Dicho y hecho. El delegado del Gobierno, Francisco Antonio González, trasladó ayer a la directora general de Política Interior, Cristina Díaz Márquez, la problemática que se está produciendo en la ciudad debido a la existencia de colectivos que, amparándose en la lentitud de la concesión de las solicitudes de asilo, se están dedicando a delinquir. Al no poder ser expulsados mientras esa solicitud se encuentra en trámite, gozan de un limbo que está ocasionando problemas que incluso han sido denunciadas por la propia Jefatura Superior.
Pues bien, tal y como se había anunciado en El Faro del pasado domingo, González abordó con Díaz todos esos problemas que están directamente relacionados con los tiempos de espera. Ya el delegado había confirmado que se estaban estudiando fórmulas que permitieran una modificación legislativa con vistas a agilizar la resolución de los citados expedientes. Una idea gestada en la propia Delegación con la finalidad de conseguir algún tipo de cambio para Ceuta y Melilla, y por ende Canarias, que evite que esa lentitud se vuelva en contra de la propia Administración.
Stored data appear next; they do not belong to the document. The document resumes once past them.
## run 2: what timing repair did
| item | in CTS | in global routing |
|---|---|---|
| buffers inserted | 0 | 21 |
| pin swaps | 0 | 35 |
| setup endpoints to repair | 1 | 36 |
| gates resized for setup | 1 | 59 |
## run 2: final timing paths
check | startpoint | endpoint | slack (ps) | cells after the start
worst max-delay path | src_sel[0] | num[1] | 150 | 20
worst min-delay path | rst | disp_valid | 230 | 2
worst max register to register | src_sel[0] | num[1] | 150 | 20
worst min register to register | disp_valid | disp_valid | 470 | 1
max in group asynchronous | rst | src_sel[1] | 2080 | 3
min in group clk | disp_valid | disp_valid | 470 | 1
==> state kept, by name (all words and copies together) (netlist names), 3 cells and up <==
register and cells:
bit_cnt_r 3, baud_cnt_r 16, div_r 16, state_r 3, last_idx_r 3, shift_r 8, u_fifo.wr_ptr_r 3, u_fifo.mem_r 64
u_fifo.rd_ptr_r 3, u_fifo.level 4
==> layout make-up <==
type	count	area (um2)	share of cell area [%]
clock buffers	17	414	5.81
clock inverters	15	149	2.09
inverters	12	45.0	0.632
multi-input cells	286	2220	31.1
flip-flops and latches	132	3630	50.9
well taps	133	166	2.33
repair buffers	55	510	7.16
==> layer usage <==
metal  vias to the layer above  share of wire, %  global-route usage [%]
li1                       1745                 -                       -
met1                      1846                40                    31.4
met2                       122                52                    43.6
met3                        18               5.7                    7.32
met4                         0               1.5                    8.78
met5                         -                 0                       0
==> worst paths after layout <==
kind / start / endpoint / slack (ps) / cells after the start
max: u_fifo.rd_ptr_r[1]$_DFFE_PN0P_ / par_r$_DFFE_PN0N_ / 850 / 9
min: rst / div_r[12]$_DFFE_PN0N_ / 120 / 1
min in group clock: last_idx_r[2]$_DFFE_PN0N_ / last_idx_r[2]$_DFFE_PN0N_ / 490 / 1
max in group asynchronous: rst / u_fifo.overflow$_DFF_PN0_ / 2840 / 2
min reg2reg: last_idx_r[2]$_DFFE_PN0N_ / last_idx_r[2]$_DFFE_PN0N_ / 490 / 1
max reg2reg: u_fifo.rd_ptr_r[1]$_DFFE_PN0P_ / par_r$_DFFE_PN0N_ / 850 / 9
Tal y como ha confirmado la Delegación del Gobierno, al término de la reunión mantenida ayer, se ha confirmado que ya existe un borrador preparado donde se concreta esta posibilidad, documento que ahora deberá ser revisado por los departamentos correspondientes implicados en este asunto.
Paralelamente se ha reforzado la Oficina de Asilo y Refugio con más personal para atender con mayor eficacia las solicitudes de protección internacional, “lo que denota el interés del Gobierno por resolver este asunto”, explica la Administración, que ha añadido que, de esta manera, “se constata la sensibilidad que la Dirección General de Política Interior está demostrando con este problema, que afecta fundamentalmente al colectivo de ciudadanos argelinos, que son quienes mayor uso realizan de esta figura legal, aún a sabiendas de que no cumplen los requisitos que la norma establece para la concesión del asilo”.
Ese colectivo es precisamente el que la propia Policía relaciona con el aumento de robos, algunos con violencia.